**WHAT YOU HAVE TO DO:**
Counting every line in the entries below where the word "hwdata" occurs, report how many there are. Give only that number.

**RAW DATA:**

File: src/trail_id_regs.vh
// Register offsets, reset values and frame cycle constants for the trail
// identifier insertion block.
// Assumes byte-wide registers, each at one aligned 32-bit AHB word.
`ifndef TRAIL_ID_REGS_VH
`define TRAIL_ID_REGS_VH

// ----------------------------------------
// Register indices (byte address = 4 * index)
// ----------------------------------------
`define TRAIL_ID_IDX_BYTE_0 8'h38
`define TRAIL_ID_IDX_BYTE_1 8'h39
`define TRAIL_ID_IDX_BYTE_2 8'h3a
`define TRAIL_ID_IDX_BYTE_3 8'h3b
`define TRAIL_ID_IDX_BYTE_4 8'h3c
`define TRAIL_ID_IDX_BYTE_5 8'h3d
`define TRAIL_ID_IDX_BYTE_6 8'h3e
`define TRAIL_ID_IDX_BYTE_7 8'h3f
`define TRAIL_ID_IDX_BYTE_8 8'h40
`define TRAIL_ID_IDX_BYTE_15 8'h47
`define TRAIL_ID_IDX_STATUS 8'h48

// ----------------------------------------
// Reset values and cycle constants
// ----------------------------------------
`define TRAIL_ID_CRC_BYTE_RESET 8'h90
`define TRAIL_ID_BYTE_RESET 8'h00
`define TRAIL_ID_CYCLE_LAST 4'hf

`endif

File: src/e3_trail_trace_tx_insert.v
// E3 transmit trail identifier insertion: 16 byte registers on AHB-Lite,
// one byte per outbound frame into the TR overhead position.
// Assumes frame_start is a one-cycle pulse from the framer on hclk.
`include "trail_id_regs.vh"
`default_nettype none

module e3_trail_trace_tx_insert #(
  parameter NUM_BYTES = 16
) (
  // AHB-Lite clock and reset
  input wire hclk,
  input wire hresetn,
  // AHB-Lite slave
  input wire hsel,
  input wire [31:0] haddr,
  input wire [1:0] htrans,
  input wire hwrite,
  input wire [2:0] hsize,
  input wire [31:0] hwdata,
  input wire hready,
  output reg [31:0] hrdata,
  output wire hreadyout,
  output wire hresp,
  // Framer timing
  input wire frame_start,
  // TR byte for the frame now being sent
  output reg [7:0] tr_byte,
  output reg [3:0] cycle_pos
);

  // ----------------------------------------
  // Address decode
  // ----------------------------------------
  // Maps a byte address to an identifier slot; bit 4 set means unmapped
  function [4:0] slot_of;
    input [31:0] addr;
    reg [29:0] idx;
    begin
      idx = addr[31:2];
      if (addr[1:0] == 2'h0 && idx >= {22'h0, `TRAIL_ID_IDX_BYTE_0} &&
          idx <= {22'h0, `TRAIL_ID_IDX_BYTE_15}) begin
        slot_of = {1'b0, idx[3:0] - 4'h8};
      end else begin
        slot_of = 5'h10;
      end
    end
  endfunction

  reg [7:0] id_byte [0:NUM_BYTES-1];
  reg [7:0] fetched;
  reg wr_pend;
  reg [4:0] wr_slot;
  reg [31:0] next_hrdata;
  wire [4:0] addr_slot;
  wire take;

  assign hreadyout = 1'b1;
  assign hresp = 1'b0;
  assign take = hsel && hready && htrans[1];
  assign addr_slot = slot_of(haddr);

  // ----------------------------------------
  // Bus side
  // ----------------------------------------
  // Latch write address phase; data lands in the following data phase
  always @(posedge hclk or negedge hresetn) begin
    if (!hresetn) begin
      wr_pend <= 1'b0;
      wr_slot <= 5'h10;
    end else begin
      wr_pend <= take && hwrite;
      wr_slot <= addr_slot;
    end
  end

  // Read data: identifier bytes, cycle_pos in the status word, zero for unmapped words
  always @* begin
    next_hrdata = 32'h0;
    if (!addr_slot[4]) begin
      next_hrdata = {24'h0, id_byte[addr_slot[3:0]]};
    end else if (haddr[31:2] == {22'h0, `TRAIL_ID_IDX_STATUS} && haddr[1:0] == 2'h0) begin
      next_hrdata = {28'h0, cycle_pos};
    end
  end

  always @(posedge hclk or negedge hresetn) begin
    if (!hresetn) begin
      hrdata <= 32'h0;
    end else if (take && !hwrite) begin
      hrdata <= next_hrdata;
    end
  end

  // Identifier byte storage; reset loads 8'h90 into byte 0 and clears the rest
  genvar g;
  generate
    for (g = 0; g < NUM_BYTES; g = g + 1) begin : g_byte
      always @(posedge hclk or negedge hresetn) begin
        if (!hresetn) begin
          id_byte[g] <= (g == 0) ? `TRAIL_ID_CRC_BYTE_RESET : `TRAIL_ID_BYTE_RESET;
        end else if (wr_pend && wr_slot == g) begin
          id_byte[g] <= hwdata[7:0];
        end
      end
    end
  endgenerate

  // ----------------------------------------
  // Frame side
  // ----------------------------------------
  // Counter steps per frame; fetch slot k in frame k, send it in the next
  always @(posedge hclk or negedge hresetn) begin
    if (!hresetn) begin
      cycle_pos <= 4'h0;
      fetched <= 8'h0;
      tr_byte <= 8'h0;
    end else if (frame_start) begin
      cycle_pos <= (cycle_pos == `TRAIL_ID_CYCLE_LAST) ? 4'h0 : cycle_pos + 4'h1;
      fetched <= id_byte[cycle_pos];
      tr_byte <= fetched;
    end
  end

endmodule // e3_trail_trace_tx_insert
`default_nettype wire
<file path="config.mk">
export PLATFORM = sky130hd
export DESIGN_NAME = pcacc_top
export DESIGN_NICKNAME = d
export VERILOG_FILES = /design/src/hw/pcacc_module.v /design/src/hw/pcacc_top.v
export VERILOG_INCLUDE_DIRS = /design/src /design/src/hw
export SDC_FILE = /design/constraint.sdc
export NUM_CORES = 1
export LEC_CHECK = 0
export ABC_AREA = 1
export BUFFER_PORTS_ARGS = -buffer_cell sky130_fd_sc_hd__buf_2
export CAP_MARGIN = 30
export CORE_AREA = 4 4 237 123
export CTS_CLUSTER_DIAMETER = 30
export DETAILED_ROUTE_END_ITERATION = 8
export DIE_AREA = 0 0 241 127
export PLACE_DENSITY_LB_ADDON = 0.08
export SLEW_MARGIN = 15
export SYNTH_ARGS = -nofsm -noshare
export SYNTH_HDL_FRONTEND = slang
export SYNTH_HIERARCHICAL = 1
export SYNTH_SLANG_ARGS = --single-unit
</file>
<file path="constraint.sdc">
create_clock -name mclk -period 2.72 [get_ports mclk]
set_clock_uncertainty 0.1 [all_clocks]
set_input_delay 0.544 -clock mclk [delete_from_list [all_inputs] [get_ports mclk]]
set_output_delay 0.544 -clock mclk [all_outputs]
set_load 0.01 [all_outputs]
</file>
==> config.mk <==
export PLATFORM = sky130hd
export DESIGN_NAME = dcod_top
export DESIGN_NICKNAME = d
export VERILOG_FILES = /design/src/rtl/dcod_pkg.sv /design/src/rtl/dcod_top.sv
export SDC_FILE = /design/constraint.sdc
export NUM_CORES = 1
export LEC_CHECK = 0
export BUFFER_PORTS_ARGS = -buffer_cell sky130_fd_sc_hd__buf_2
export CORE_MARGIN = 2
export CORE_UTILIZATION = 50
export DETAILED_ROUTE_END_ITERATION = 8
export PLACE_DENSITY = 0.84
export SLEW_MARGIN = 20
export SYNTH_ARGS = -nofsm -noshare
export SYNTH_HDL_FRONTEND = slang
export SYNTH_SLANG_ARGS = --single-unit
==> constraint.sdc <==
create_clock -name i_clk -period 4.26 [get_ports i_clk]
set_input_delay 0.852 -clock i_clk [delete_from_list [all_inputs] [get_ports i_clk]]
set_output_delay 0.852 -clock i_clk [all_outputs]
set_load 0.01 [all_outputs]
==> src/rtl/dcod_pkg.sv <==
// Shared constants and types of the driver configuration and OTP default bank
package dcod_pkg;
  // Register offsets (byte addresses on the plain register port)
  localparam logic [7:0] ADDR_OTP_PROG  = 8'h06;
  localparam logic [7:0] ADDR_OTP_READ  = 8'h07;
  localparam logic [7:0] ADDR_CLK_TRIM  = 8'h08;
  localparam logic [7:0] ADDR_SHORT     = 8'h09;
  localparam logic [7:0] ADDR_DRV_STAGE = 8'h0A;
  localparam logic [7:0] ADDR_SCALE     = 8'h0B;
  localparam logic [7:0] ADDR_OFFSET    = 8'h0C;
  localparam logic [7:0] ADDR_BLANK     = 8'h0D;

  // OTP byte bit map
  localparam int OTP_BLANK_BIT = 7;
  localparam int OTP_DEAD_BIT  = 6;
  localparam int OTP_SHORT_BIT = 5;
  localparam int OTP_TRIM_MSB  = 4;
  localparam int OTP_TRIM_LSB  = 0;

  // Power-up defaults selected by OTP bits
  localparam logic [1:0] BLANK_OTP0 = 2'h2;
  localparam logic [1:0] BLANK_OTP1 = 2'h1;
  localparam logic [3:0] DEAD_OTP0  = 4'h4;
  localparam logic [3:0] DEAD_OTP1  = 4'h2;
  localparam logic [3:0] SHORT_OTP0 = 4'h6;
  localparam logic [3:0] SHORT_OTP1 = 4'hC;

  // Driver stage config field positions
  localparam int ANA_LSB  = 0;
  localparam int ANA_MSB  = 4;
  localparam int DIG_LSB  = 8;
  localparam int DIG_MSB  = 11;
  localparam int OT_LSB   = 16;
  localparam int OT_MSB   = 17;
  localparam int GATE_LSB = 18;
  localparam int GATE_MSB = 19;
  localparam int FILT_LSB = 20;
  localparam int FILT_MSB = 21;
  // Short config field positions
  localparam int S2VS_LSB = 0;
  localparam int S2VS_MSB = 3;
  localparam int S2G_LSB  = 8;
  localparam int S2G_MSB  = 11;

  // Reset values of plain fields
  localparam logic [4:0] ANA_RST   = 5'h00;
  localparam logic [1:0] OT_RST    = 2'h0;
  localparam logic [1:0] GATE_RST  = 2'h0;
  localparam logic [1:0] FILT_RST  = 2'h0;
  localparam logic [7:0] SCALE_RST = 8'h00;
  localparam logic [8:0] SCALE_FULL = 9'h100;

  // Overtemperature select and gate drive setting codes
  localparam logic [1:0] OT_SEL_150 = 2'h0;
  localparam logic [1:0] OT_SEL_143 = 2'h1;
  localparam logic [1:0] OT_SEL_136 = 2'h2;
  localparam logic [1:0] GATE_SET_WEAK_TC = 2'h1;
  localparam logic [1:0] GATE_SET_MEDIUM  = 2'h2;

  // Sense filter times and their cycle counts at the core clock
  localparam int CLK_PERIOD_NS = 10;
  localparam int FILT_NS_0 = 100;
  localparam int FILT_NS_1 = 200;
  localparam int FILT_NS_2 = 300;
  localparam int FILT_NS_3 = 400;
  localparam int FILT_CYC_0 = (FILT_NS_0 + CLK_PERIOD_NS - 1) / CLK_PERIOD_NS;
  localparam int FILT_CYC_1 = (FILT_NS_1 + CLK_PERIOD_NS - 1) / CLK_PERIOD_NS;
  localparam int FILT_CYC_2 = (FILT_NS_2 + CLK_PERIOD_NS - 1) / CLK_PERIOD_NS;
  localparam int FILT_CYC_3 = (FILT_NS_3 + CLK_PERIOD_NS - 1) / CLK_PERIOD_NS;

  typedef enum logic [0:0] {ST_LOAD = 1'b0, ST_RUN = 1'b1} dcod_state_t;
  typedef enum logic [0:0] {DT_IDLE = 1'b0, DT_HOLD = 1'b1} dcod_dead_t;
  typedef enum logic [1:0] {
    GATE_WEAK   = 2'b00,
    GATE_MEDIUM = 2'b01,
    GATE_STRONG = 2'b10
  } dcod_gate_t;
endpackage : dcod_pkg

**EXERCISE RESPONSE:**
2